=== DATASET EXTRACT ===

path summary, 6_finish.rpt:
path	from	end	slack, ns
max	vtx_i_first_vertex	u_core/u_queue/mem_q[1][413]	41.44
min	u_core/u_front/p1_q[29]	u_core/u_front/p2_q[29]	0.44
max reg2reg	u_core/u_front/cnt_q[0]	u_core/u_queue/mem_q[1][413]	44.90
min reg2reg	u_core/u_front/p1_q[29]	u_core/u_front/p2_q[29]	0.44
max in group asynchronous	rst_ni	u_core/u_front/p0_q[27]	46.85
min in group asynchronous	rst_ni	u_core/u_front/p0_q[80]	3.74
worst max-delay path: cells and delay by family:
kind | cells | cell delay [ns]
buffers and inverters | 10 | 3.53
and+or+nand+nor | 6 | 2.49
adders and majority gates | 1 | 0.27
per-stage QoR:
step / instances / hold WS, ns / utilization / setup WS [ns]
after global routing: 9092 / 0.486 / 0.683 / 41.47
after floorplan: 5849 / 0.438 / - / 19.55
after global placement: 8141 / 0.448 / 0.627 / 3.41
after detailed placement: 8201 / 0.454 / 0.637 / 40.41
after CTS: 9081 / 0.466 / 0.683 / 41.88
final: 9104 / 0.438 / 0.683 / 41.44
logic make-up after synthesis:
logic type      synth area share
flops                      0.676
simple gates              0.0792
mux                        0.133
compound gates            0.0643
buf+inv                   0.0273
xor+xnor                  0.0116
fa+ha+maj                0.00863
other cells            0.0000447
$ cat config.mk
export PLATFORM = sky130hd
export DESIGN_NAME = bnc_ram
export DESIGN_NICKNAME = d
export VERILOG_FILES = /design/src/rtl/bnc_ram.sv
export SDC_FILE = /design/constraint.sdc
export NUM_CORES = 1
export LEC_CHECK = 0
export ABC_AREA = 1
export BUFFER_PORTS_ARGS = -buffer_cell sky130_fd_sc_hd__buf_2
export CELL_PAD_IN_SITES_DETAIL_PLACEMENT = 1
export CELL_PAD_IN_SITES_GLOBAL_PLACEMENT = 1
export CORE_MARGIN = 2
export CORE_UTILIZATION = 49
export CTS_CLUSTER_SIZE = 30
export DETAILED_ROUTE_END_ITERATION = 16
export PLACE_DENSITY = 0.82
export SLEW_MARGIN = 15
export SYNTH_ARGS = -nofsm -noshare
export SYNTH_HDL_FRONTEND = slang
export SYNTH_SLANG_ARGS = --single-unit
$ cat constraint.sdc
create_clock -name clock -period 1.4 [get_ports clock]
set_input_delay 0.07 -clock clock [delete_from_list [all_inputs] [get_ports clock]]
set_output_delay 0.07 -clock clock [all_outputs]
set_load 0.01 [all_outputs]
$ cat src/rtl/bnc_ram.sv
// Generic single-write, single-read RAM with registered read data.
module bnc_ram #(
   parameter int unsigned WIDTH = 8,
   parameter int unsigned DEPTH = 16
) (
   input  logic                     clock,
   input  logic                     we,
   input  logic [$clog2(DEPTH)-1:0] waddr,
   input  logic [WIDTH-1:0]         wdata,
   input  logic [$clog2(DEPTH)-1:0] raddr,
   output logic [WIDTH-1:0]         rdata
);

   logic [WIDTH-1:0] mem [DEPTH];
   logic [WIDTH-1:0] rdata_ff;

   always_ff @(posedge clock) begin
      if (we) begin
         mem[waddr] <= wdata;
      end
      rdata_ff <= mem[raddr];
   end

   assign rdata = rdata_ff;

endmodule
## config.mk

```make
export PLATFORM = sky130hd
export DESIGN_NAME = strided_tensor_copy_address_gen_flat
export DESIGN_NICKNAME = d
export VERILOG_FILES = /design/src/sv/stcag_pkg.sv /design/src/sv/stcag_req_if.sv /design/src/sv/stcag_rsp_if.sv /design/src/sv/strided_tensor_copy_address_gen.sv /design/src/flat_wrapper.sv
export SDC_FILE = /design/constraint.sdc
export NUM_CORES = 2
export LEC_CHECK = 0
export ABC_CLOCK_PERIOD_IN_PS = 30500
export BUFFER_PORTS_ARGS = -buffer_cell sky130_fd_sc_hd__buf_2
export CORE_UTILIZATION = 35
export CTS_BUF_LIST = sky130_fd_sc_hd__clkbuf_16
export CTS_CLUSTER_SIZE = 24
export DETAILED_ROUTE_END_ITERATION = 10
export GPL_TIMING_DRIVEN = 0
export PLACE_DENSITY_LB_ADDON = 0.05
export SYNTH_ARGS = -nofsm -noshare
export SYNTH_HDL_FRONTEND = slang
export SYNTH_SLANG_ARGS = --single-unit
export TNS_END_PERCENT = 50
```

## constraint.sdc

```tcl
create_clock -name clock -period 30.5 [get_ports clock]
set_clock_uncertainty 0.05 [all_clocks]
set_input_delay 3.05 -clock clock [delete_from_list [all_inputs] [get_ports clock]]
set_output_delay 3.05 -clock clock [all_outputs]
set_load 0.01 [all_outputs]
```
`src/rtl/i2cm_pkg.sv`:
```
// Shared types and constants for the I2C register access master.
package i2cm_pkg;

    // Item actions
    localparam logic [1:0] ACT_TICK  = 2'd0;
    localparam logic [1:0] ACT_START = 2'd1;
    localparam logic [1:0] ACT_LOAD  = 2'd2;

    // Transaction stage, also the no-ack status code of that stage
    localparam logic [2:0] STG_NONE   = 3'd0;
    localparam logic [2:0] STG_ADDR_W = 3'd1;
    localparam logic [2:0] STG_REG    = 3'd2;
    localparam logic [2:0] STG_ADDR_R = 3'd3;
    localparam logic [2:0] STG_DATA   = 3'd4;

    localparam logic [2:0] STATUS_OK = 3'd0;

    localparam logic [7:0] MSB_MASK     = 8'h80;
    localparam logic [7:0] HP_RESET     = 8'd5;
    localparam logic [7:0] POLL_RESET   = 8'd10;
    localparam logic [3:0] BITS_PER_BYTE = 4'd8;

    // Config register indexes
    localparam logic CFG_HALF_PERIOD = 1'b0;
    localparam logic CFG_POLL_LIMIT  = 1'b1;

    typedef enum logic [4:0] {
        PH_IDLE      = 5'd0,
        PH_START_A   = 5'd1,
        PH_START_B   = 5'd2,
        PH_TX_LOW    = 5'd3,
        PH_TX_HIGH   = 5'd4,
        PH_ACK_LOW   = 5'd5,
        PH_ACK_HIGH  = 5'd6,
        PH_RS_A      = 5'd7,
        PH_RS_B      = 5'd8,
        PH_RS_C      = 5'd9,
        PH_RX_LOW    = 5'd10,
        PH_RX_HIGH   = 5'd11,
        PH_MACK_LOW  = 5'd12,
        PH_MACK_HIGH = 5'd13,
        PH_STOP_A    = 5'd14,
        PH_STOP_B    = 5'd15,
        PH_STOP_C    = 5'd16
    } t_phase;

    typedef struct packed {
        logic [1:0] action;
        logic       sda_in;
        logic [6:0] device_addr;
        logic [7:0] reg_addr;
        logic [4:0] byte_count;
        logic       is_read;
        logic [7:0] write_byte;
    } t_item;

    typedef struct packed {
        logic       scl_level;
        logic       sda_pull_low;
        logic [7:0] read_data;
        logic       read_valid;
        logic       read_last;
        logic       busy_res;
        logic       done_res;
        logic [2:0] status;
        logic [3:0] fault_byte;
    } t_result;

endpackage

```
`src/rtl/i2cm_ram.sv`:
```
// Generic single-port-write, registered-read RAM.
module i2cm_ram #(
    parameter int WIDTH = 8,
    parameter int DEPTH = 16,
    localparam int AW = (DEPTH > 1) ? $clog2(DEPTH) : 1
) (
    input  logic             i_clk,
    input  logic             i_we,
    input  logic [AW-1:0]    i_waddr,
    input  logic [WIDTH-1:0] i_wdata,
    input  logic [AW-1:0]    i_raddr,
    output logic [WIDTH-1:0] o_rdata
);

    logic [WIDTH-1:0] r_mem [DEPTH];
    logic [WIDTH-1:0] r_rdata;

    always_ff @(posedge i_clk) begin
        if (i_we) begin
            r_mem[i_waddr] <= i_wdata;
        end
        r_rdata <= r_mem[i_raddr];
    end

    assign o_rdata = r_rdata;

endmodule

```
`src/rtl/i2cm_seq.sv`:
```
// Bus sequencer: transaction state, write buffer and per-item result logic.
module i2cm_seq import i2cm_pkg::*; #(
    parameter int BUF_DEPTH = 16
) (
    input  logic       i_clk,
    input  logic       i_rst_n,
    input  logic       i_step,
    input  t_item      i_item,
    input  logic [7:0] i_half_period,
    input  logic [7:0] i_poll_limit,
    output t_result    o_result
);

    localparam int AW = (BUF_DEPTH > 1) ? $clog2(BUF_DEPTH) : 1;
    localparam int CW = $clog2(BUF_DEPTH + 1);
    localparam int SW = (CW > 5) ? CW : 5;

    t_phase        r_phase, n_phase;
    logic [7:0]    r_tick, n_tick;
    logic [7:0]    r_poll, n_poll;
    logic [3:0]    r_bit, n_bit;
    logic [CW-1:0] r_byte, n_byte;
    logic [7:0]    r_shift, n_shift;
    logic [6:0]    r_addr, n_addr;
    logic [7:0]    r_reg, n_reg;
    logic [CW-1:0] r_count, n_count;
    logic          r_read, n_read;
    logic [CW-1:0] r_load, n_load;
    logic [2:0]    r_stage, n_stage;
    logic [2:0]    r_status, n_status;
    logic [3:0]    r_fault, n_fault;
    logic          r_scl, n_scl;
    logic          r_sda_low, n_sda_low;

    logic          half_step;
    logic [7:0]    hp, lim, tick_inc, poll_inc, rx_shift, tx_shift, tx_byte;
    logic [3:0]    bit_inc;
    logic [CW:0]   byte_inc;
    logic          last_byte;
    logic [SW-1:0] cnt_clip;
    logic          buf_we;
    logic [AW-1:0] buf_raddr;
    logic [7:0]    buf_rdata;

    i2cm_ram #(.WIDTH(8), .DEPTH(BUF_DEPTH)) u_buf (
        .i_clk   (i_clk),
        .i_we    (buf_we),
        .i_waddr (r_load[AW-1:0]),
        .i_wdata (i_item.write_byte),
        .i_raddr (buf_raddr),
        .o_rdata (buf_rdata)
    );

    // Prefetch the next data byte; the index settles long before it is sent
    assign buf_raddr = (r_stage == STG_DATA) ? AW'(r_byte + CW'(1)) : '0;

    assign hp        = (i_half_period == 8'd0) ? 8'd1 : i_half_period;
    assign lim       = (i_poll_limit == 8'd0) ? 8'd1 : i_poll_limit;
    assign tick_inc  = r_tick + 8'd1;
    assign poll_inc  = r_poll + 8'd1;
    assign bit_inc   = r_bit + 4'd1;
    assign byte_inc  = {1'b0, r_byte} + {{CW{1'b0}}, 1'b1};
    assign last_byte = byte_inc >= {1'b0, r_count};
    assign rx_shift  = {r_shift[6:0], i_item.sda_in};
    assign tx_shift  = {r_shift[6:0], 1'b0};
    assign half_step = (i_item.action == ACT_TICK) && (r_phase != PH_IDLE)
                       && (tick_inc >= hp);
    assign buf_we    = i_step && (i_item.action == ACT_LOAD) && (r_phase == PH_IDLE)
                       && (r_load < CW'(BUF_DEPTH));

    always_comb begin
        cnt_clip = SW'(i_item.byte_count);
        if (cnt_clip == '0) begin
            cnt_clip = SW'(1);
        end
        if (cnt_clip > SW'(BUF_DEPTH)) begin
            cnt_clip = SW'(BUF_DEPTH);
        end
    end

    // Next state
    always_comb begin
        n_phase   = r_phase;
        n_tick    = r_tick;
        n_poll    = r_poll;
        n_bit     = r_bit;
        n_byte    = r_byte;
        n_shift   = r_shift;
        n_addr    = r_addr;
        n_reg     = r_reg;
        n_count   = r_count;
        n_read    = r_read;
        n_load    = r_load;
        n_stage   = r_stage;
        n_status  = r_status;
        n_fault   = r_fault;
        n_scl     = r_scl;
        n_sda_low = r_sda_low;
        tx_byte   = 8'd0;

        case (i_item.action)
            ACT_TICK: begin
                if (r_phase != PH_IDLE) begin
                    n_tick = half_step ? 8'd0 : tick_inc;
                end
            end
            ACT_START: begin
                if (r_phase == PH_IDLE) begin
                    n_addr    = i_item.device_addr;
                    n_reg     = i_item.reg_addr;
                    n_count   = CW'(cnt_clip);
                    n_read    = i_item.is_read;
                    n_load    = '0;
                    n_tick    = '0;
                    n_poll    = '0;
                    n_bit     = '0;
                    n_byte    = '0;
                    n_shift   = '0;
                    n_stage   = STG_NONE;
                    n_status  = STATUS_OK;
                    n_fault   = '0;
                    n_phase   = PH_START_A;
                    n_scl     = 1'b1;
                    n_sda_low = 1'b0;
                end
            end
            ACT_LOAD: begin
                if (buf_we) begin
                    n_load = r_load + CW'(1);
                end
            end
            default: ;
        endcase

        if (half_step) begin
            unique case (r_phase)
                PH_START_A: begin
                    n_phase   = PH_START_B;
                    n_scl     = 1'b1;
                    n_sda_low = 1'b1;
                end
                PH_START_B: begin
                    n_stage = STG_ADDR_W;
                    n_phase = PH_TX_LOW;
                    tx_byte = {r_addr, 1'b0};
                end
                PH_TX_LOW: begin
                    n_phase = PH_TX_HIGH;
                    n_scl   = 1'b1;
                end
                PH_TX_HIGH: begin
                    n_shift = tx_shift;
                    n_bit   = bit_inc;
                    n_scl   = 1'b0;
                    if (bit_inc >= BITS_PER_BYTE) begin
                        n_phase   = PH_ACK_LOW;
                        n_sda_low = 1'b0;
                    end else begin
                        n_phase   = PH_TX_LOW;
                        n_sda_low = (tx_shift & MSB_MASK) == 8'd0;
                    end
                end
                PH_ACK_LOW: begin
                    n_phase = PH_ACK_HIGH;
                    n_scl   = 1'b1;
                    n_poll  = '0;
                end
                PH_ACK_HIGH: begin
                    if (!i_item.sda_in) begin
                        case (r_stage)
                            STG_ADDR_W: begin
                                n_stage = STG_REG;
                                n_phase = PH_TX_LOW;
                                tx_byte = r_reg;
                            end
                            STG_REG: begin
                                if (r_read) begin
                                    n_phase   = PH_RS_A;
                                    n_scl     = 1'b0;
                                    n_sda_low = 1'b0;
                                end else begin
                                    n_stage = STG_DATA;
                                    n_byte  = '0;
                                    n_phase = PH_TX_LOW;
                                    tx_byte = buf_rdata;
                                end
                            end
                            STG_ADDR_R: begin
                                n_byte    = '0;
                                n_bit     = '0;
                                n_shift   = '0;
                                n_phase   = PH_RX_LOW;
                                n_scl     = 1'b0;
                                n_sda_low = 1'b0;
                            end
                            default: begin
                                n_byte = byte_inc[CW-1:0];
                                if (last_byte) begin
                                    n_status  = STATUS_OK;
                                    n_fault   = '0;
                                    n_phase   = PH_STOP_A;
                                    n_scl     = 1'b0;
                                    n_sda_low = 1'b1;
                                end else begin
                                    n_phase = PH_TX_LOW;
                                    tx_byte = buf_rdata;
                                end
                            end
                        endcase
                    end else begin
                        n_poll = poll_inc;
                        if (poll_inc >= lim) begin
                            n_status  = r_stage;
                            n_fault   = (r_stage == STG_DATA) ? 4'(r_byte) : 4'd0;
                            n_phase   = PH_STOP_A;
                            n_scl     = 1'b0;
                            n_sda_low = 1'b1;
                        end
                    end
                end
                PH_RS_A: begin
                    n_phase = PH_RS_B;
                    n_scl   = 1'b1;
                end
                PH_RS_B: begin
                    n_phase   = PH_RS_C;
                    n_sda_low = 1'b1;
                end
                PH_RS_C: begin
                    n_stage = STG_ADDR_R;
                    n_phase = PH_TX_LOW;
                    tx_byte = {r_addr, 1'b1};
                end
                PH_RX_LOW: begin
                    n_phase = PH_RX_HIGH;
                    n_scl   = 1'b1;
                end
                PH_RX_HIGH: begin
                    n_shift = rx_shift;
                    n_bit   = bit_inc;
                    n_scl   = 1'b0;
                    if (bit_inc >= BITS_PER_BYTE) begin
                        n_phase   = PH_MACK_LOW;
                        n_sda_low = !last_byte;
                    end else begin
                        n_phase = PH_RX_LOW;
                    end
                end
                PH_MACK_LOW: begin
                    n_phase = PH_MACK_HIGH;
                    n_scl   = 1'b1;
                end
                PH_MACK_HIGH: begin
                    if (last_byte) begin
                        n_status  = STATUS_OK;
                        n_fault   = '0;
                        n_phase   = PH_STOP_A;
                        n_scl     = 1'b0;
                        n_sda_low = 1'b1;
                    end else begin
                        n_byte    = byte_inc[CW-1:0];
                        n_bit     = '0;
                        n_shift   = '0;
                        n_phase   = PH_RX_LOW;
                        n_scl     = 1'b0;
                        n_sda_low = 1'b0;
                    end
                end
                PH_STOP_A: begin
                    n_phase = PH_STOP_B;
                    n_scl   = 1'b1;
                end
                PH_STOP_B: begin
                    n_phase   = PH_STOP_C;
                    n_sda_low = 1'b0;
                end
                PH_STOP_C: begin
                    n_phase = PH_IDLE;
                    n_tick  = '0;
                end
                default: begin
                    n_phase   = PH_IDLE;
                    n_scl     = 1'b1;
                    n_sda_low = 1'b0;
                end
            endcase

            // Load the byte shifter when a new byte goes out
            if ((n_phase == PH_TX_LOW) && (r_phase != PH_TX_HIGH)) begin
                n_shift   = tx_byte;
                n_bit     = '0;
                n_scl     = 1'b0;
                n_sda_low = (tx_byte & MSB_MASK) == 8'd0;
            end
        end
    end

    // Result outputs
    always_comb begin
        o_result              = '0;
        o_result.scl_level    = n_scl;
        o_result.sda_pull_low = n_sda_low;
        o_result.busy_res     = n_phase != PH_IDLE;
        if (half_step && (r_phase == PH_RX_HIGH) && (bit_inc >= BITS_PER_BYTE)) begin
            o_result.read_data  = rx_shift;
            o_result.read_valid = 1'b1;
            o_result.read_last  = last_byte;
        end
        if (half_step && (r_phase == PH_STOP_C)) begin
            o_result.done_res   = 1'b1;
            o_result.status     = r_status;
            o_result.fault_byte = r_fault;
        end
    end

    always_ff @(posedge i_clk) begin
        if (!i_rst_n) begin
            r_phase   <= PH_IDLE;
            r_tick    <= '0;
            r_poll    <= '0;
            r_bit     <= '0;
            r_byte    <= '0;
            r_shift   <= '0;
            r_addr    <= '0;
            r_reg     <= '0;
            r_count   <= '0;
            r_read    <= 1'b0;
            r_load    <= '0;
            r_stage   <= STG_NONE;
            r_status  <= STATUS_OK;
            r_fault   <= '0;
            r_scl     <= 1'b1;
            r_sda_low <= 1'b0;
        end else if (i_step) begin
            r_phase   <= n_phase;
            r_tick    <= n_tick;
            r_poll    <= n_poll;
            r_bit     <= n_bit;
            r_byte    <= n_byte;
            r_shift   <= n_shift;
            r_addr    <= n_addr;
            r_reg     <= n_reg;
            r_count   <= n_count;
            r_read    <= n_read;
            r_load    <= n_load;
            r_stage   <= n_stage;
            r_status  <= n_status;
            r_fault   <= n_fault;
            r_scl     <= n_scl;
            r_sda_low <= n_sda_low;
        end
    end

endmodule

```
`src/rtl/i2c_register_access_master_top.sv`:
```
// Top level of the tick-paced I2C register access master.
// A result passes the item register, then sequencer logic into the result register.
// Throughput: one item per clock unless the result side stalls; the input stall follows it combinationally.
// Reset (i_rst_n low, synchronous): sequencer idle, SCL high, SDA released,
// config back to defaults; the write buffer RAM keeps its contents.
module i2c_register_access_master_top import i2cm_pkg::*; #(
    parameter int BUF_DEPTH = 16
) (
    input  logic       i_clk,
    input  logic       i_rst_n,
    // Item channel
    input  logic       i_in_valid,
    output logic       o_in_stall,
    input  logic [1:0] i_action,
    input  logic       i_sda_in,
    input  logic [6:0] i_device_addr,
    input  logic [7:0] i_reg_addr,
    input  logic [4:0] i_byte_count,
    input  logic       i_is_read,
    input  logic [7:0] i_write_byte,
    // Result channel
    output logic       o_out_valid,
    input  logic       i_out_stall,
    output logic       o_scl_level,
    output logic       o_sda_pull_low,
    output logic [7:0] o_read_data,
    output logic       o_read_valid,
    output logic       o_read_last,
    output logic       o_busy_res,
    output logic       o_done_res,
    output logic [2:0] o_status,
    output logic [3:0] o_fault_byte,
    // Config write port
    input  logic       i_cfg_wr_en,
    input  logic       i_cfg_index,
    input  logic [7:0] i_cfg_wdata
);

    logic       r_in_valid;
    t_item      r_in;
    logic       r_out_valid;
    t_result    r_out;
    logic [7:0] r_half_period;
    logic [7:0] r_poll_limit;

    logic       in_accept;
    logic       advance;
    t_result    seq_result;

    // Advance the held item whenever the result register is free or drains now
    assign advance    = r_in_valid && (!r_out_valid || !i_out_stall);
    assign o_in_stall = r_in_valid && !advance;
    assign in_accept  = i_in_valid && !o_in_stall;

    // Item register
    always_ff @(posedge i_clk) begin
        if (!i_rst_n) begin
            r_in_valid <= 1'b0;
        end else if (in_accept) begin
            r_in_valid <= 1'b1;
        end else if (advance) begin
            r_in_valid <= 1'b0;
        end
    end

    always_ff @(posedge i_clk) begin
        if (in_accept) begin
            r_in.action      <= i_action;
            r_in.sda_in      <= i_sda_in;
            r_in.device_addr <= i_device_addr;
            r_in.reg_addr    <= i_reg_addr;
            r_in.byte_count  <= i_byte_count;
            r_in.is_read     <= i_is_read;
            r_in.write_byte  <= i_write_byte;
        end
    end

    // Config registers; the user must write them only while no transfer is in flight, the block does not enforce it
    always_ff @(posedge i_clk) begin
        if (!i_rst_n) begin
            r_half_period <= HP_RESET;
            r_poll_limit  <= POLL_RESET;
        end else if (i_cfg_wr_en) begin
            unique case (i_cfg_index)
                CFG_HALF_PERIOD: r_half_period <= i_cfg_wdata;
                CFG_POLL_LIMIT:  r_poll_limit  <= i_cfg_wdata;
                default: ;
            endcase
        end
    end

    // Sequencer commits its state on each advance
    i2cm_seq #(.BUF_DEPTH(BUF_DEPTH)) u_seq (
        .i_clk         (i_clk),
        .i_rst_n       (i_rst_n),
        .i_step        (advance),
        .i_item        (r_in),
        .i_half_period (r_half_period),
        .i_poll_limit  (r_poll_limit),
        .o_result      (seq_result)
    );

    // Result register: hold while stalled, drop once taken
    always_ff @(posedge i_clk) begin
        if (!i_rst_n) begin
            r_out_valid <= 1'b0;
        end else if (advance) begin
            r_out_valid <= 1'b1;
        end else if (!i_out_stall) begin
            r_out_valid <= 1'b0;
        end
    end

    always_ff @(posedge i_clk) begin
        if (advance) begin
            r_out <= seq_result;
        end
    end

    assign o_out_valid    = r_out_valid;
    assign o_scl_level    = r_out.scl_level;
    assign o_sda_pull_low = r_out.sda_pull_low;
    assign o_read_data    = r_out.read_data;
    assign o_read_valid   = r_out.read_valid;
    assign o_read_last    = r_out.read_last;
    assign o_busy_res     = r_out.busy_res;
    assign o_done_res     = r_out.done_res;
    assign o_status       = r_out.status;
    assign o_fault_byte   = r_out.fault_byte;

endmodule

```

===

Reprint the data above from the opening line to the line holding "min in group", inclusive, and nothing else.

**TASK RESULT**
path summary, 6_finish.rpt:
path	from	end	slack, ns
max	vtx_i_first_vertex	u_core/u_queue/mem_q[1][413]	41.44
min	u_core/u_front/p1_q[29]	u_core/u_front/p2_q[29]	0.44
max reg2reg	u_core/u_front/cnt_q[0]	u_core/u_queue/mem_q[1][413]	44.90
min reg2reg	u_core/u_front/p1_q[29]	u_core/u_front/p2_q[29]	0.44
max in group asynchronous	rst_ni	u_core/u_front/p0_q[27]	46.85
min in group asynchronous	rst_ni	u_core/u_front/p0_q[80]	3.74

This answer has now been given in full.